Skip to main content

Generate lockfiles for Semgrep Supply Chain in a Circle CI pipeline

Semgrep Supply Chain needs your project's lockfiles as input to scan your codebase successfully. If the lockfiles that Supply Chain supports are not under source control in your project, you can generate the lockfile as part of the CI job.

In CircleCI, you can generate a lockfile during the first job and then pass it to the Semgrep scan using a workspace to share files between jobs.

The following config.yml file demonstrates how you can generate a lockfile and pass it to subsequent jobs using CircleCI workspaces.
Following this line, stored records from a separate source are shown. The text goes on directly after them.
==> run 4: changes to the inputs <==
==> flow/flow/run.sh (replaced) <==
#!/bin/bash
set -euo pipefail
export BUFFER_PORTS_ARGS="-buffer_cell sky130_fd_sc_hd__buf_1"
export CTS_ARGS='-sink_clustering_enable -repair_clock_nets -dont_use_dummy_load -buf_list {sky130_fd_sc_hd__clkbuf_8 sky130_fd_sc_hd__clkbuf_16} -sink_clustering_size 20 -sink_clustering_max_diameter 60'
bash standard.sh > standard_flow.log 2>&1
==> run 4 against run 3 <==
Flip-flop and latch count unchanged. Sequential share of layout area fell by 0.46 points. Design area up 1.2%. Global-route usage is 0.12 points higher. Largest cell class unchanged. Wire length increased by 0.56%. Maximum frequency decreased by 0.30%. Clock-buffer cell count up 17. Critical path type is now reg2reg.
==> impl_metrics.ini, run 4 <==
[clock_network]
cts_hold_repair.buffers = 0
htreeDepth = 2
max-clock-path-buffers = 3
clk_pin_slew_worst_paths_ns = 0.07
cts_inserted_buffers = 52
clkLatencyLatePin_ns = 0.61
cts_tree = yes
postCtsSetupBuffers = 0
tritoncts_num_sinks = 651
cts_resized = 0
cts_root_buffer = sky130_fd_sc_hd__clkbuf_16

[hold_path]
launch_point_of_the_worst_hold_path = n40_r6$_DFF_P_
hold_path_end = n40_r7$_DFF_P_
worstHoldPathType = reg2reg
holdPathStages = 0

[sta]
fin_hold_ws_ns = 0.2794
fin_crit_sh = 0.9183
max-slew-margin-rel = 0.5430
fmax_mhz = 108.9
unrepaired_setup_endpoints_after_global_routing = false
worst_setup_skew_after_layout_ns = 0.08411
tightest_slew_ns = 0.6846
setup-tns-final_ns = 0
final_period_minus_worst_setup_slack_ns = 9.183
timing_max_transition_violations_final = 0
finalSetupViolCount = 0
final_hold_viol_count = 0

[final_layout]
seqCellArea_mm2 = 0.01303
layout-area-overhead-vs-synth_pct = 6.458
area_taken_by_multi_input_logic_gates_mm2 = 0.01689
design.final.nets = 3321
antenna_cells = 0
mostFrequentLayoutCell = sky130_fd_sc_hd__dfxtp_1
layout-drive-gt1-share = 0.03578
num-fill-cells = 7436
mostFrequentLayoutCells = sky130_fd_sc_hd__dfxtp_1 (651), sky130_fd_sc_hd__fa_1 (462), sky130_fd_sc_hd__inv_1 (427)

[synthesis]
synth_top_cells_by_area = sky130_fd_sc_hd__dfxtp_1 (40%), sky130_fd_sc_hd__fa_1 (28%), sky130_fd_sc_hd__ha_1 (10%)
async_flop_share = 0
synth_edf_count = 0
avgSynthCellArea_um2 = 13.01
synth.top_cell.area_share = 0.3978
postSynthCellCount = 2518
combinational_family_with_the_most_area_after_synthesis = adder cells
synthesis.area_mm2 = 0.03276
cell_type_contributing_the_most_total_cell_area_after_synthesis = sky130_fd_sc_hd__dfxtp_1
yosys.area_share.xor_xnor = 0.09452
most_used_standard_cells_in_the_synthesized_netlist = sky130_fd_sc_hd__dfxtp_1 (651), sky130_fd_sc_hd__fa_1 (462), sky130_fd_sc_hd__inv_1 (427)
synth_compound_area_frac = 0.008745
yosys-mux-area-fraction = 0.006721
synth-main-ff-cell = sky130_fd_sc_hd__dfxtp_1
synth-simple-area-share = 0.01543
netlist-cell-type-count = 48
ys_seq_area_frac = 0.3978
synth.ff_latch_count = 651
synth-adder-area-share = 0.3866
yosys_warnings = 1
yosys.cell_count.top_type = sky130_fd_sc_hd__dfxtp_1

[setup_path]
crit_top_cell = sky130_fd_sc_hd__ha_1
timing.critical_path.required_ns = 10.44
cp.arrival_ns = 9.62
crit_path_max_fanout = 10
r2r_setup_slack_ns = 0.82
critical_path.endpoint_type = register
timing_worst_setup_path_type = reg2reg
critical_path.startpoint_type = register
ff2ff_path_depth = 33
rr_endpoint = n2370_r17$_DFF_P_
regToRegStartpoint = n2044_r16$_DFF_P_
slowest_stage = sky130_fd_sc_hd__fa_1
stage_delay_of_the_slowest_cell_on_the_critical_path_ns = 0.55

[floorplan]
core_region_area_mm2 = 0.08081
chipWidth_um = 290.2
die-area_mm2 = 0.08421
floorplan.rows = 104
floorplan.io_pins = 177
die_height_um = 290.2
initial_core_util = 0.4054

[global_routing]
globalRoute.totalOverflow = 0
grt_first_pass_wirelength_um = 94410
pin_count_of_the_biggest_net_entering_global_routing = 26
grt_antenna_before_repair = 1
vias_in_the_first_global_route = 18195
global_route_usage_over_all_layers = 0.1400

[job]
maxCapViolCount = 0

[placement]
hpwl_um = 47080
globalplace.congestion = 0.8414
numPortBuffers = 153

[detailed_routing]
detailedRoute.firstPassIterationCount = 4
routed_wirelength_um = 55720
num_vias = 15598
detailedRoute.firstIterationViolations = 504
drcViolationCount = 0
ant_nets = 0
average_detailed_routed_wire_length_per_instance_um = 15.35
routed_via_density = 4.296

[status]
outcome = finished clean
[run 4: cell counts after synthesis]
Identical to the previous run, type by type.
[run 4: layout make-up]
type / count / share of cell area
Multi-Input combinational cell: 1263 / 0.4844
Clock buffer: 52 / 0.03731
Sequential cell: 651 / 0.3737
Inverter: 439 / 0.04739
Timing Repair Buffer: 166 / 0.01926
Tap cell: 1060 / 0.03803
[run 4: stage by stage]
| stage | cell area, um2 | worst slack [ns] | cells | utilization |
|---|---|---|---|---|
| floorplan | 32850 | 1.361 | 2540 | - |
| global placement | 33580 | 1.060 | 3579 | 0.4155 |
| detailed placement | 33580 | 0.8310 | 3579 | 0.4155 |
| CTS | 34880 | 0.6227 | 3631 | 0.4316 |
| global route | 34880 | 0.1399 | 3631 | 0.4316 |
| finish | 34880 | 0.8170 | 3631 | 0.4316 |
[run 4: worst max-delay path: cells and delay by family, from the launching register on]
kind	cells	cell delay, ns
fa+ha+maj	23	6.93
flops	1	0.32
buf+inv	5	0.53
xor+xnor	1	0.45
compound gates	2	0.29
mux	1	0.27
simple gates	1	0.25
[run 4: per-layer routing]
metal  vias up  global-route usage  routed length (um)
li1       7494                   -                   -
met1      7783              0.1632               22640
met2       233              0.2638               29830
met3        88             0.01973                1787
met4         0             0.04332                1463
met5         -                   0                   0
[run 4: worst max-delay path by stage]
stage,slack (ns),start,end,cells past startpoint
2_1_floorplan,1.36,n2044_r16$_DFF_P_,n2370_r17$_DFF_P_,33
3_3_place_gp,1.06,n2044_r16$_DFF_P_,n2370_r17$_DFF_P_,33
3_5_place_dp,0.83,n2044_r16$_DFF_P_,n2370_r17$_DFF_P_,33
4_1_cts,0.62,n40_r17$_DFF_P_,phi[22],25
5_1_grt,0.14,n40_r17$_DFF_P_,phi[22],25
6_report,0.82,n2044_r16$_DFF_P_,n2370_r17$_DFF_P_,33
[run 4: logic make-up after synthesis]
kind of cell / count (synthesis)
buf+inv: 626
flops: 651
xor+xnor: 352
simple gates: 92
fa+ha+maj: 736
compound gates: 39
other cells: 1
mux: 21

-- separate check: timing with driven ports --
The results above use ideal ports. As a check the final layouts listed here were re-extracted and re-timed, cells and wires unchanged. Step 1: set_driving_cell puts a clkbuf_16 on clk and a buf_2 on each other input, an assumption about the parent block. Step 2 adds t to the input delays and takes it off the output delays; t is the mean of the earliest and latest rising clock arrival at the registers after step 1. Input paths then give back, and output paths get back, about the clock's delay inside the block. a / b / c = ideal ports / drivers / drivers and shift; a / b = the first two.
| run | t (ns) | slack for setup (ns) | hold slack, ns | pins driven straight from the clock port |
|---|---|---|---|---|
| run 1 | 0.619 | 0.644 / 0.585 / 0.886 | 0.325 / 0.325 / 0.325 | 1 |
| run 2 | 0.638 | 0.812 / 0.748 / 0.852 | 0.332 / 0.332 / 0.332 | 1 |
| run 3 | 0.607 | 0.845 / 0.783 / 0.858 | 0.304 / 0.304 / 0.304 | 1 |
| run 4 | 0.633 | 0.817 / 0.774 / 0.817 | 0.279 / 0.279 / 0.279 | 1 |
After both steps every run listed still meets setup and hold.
Background: an optimization exercise with open tools, aiming at small area. Do not read the settings as production practice. Function was checked by simulation only, so behaviour that the tests miss may differ from the original. No run shown here takes its clock network from TritonCTS; it comes from the design's own scripts or RTL. The clock input has no modelled driver; a real chip could not lean on it and would need a root buffer or a full tree. Power is estimated from default activity; no workload was simulated.

**flow/config.mk**
```make
export PLATFORM = sky130hd
export DESIGN_NAME = Wlaz_kot
export DESIGN_NICKNAME = Wlaz_kot
export VERILOG_FILES = /design/flow/design.v
export SDC_FILE = /design/flow/constraint.sdc
export NUM_CORES = 4
export LEC_CHECK = 0
export CAP_MARGIN = 20
export CORE_AREA = 2.3 2.72 58.88 59.84
export DIE_AREA = 0 0 61.18 62.56
export PLACE_DENSITY = 0.8
export SLEW_MARGIN = 20
```
**flow/constraint.sdc**
```tcl
create_clock -name core_clock -period 10.0 [get_ports {iCLK}]
set_input_delay 2.0000 -clock core_clock [delete_from_list [all_inputs] [get_ports {iCLK}]]
set_output_delay 2.0000 -clock core_clock [all_outputs]
set_load 0.01 [all_outputs]
```
Background: an optimization exercise with open tools, aiming at small area. Do not read the settings as production practice. Function was not checked in any run shown here: the RTL went through the layout flow alone. Power is estimated from default activity; no workload was simulated.

===== flow/design.v =====
`timescale 1ns / 1ps
module clk_gen(
    input clk, rst,
    input [16:0] baud,
    output tx_tick, rx_tick
);
reg [13:0] tx_lim;
reg [9:0]  rx_lim;
always @(*) begin
    case (baud)
        17'd4800:   begin tx_lim = 14'd10417; rx_lim = 10'd650; end
        17'd9600:   begin tx_lim = 14'd5209;  rx_lim = 10'd325; end
        17'd14400:  begin tx_lim = 14'd3473;  rx_lim = 10'd216; end
        17'd19200:  begin tx_lim = 14'd2605;  rx_lim = 10'd162; end
        17'd38400:  begin tx_lim = 14'd1303;  rx_lim = 10'd80;  end
        17'd57600:  begin tx_lim = 14'd869;   rx_lim = 10'd53;  end
        17'd115200: begin tx_lim = 14'd435;   rx_lim = 10'd26;  end
        17'd128000: begin tx_lim = 14'd393;   rx_lim = 10'd24;  end
        default:    begin tx_lim = 14'd5209;  rx_lim = 10'd325; end
    endcase
end
reg [13:0] tx_count;
reg [9:0]  rx_count;
reg tx_ph, rx_ph;
wire tx_wrap = &(tx_count | ~tx_lim);
wire rx_wrap = &(rx_count | ~rx_lim);
always @(posedge clk) begin
    if (rst || tx_wrap) tx_count <= 0;
    else                tx_count <= tx_count + 1'b1;
    if (rst)            tx_ph <= 0;
    else if (tx_wrap)   tx_ph <= ~tx_ph;
end
always @(posedge clk) begin
    if (rst || rx_wrap) rx_count <= 0;
    else                rx_count <= rx_count + 1'b1;
    if (rst)            rx_ph <= 0;
    else if (rx_wrap)   rx_ph <= ~rx_ph;
end
assign tx_tick = tx_wrap && !tx_ph;
assign rx_tick = rx_wrap && !rx_ph;
endmodule
This is an optimization exercise on Yosys and OpenROAD, whose aim is small area, a short achievable clock period and few clock cycles, not a production implementation. The RTL was checked by simulation tests, not by an equivalence proof against the original design.

### flow/constraint.sdc
create_clock -name core_clock -period 13.0 [get_ports {CLOCK_50_I}]
set_input_delay 2.6000 -clock core_clock [delete_from_list [all_inputs] [get_ports {CLOCK_50_I}]]
set_output_delay 2.6000 -clock core_clock [all_outputs]
set_load 0.01 [all_outputs]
This example uses a maven_dep_tree.txt file, which typically needs to be generated from a pom.xml for Maven dependency tracking.

version: 2.1

jobs:
  lock_file_generation:
    docker:
      - image: cimg/openjdk:17.0
    steps:
      - checkout
      - run:
          name: lock file generation
          command: |
            mkdir -p workspace
            mvn dependency:tree -DoutputFile=workspace/maven_dep_tree.txt
            cat workspace/maven_dep_tree.txt
      - persist_to_workspace:
          root: workspace
          paths:
            - maven_dep_tree.txt

  scan:
    docker:
      - image: semgrep/semgrep
    steps:
      - checkout
      - attach_workspace: # This step attaches the workspace from the previous job
          at: /tmp/workspace
      - run:
         name: semgrep scan
         command: |
           cp /tmp/workspace/maven_dep_tree.txt .
           semgrep ci

workflows:
  version: 2
  build_and_scan:
    jobs:
      - lock_file_generation
      - scan:
          context:
            - semgrep
          requires:
            - build

The semgrep context is used here as the name for the context where you define the environment variables Semgrep needs, such as the SEMGREP_APP_TOKEN. This is similar to the sample configuration for CircleCI. You can choose to give the context a different name if you prefer.